How much does it cost to escape the law?

At the end of the movie Kingpin, Bill Murray's character, Ernie "Big Ern" McCracken wins a million dollars. Talking to a reporter, he crows "I've finally got enough money that I can buy my way out of anything [...] finally, Big Ern is above the law!" Kingpin is a comedy, and the line is obviously intended as a joke; however, given that Bernie Madoff was recently allowed to remain out of jail, it's pretty clear that Big Ern's line contains more than a smidgen of truth.

While the Claus Von Bulow and OJ Simpson trials made it seem like American justice was for sale, subsequent events have more or less erased any doubt. For example, in 2007, software executive George Anderson was sentenced to a mere 16 days in jail after he ran down a 60-year-old woman, fled the scene, refused to take a breathalyzer test, and failed a blood alcohol test. Similarly, when Lizzie Grubman, a celebrity publicist, struck 16 people with her SUV, she was not given a breathalyzer and was ultimately able to reach a plea agreement that landed her with a mere 37 days in jail and five years of probation.

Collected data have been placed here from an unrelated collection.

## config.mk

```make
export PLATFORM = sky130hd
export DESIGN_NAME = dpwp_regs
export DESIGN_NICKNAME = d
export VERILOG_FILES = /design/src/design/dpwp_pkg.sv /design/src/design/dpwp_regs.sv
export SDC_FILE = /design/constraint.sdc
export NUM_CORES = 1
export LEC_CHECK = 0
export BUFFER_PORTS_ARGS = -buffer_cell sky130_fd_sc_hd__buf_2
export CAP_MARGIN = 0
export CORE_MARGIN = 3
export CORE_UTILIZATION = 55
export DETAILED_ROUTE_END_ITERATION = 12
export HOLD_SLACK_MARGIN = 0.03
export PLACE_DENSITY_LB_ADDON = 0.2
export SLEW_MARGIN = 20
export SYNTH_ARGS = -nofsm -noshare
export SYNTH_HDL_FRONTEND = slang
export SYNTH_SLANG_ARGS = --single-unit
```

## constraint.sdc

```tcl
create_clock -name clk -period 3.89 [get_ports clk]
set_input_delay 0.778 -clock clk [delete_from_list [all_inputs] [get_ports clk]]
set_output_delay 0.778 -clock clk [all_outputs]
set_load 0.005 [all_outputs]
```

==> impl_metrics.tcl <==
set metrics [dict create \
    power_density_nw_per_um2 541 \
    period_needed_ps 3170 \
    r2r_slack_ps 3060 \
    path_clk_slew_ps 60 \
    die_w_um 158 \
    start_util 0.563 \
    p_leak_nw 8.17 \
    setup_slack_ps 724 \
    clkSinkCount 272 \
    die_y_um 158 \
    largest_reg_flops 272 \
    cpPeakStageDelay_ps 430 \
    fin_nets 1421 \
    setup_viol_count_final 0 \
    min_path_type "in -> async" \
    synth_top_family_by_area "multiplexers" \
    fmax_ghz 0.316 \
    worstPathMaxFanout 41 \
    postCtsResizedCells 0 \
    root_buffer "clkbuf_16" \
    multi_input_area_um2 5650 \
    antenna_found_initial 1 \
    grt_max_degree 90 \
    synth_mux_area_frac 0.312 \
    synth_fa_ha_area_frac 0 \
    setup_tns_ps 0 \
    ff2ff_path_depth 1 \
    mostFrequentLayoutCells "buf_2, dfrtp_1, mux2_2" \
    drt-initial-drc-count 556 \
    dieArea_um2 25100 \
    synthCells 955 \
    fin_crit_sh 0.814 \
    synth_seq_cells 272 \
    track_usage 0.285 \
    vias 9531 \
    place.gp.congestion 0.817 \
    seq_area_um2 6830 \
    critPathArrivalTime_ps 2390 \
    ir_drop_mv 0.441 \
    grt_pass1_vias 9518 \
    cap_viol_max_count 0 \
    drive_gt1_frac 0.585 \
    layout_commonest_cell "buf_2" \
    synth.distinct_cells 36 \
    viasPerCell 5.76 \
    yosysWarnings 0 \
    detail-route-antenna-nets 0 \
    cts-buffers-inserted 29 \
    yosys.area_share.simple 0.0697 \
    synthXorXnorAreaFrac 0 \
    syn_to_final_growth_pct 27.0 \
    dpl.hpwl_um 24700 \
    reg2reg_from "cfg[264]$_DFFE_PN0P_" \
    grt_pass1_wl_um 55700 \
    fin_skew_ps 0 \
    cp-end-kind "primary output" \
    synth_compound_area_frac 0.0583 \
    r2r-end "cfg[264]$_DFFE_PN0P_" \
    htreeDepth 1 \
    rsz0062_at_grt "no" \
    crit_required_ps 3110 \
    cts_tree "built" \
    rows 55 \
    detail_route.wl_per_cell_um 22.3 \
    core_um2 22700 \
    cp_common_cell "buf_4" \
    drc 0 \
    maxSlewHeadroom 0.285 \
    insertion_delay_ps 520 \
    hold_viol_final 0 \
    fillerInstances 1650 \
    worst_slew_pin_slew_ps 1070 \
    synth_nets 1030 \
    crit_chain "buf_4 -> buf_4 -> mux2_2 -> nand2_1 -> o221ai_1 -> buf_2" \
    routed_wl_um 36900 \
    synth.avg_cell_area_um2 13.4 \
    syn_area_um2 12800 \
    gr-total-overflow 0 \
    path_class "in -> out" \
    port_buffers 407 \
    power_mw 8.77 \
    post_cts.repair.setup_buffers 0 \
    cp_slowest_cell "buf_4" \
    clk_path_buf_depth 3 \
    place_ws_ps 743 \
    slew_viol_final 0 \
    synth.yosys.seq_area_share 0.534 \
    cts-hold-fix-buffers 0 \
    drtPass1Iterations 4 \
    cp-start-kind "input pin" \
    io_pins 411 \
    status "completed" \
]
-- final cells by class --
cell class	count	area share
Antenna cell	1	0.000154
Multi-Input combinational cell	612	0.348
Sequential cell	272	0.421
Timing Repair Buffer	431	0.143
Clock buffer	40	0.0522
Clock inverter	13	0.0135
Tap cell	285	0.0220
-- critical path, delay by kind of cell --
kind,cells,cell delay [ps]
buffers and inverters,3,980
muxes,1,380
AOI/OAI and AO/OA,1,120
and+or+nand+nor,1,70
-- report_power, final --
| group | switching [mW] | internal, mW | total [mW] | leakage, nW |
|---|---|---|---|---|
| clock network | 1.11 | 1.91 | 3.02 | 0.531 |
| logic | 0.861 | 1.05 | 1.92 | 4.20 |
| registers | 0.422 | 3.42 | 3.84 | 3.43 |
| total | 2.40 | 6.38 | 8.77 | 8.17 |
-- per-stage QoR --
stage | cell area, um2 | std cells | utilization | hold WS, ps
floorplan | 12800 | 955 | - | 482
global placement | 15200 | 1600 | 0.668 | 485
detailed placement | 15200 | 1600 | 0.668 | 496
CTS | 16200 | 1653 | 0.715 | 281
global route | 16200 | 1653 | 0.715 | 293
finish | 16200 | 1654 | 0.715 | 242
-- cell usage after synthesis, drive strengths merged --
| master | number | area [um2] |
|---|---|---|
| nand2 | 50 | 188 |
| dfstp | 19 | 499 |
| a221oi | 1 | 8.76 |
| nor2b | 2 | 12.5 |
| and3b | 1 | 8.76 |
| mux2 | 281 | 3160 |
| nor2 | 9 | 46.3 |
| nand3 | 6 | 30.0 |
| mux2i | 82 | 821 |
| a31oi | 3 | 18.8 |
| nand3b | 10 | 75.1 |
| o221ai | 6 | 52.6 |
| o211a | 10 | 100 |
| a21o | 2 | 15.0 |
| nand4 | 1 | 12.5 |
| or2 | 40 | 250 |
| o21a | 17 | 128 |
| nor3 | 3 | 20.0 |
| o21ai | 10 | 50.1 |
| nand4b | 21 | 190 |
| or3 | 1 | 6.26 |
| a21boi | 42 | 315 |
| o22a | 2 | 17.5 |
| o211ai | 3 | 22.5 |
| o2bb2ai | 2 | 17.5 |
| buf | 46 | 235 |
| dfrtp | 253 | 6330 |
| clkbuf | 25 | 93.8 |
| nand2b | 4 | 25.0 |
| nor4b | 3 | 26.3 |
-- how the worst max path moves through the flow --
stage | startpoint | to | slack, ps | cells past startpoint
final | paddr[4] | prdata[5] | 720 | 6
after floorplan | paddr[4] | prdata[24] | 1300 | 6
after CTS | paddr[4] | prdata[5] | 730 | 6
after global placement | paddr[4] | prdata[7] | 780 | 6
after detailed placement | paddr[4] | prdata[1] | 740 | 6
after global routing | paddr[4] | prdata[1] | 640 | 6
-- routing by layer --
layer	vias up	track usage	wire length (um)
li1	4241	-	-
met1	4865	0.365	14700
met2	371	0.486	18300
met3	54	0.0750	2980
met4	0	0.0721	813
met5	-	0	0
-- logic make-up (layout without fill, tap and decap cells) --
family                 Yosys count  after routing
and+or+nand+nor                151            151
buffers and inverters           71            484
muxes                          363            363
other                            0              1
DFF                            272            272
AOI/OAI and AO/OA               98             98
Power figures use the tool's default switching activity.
--- src/design/dpwp_front.sv ---
module dpwp_front #(
    parameter int STEP       = 3,
    parameter int MIN_DEPTH  = 10,
    parameter int COORD_BITS = 12
) (
    input  logic            clk,
    input  logic            rst_n,
    input  logic            in_valid,
    input  dpwp_pkg::pix_t  in_pix,
    output logic            in_ready,
    output logic            q_valid,
    output dpwp_pkg::pix_t  q_pix,
    input  logic            q_ready
);

    localparam int SDIV = (STEP < 1) ? 1 : STEP;
    localparam logic [11:0] CMASK = 12'((1 << COORD_BITS) - 1);
    // reciprocal of the step, exact floor for every 12-bit coordinate
    localparam int RSH = 17;
    localparam logic [17:0] RECIP = 18'(((1 << RSH) + SDIV - 1) / SDIV);

    // two-entry queue
    dpwp_pkg::pix_t mem_reg [2];
    logic       wp_reg, rp_reg;
    logic [1:0] cnt_reg;

    logic [11:0] row_m, col_m;
    logic [29:0] row_p, col_p;
    logic [11:0] row_q, col_q;
    logic        keep, push, pop;

    // grid and depth test, the quotient comes from a reciprocal multiply
    always_comb
    begin
        row_m = in_pix.row & CMASK;
        col_m = in_pix.col & CMASK;
        row_p = 30'(row_m) * 30'(RECIP);
        col_p = 30'(col_m) * 30'(RECIP);
        row_q = row_p[RSH +: 12];
        col_q = col_p[RSH +: 12];
        keep  = ((row_q * 12'(SDIV)) == row_m) && ((col_q * 12'(SDIV)) == col_m)
              && (in_pix.depth != 16'd0) && ({16'd0, in_pix.depth} >= 32'(MIN_DEPTH));
    end

    assign in_ready = (cnt_reg != 2'd2);
    assign push     = in_valid && in_ready && keep;
    assign q_valid  = (cnt_reg != 2'd0);
    assign pop      = q_valid && q_ready;
    assign q_pix    = mem_reg[rp_reg];

    // queue storage
    always_ff @(posedge clk)
    begin
        if (push)
        begin
            mem_reg[wp_reg] <= '{row: row_m, col: col_m, depth: in_pix.depth,
                                 blue: in_pix.blue, green: in_pix.green, red: in_pix.red};
        end
    end

    // queue pointers
    always_ff @(posedge clk or negedge rst_n)
    begin
        if (!rst_n)
        begin
            wp_reg  <= 1'b0;
            rp_reg  <= 1'b0;
            cnt_reg <= 2'd0;
        end
        else
        begin
            if (push)
            begin
                wp_reg <= ~wp_reg;
            end
            if (pop)
            begin
                rp_reg <= ~rp_reg;
            end
            cnt_reg <= cnt_reg + 2'(push) - 2'(pop);
        end
    end

endmodule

Fame makes it even easier to purchase freedom. For example, Lindsay Lohan received one day in jail after pleading guilty to cocaine use and driving under the influence. By comparison, Martha Stewart's five month imprisonment seems positively draconian, particularly given that her crimes, including securities fraud, conspiracy, and perjury, weren't life threatening. Of course, she probably served only a fraction of the time that she would have been stuck with if she had been an average, middle-income American.

From Virginia heiress Susan Cummings, who literally got away with murder, to Lewis "Scooter" Libby, whose crimes bordered on treason, it seems like there isn't any place in the US where money can't buy justice, and there isn't any crime that can't be bought off the books. The question is, however, how much does it cost?

In the case of Lohan, Hilton, and Libby, fame and political influence clearly carried certain privileges, but the remainder of this rogues' gallery seemingly managed to buy their way into reduced sentences. While most of them had top-notch lawyers on retainer, it is hard to discount the possibility that they also greased the palms of more than a few law-enforcement officials. This certainly seems to be the case with Madoff, who continues to enjoy confinement to his $7 million penthouse, even after he was caught sending assets to friends and family members.

While it's hard to gauge the exact sums involved, they are undoubtedly steep. Michael Jackson's recent kerfuffle over the $7 million that a Bahraini Sheik paid him to settle up his legal debts suggests that child molestation doesn't come cheap. Similarly, estimates of OJ Simpson's legal fees run somewhat north of $3.5 million. Lizzie Grubman apparently settled with each of her victims, to the tune of several thousand apiece. In other words, even Big Ern's million dollars wouldn't get him far in this culture.

It is also worth noting that, even those elites who manage to avoid taking responsibility for their crimes seem to end up paying a steep price. Robert Downey's five years of legal problems between 1996 and 2001 suggest that the justice system's incredible lenience actually cost him far more than his legal fees. After all, it wasn't until he more or less completely destroyed his career that he decided to start seriously working on getting better; arguably, this could have happened a lot earlier if he hadn't been granted second, third, and fourth chances.

Similarly, Lindsay Lohan's ability to avoid the negative consequences of her actions has only accelerated her self-destructive slide. It's harder to gauge the effect of the legal system on Paris Hilton's career, as she didn't really have any talent to begin with, but one can only imagine how many more embarrassing sex tapes and wooden performances she might be able to churn out if she can somehow stay out of trouble!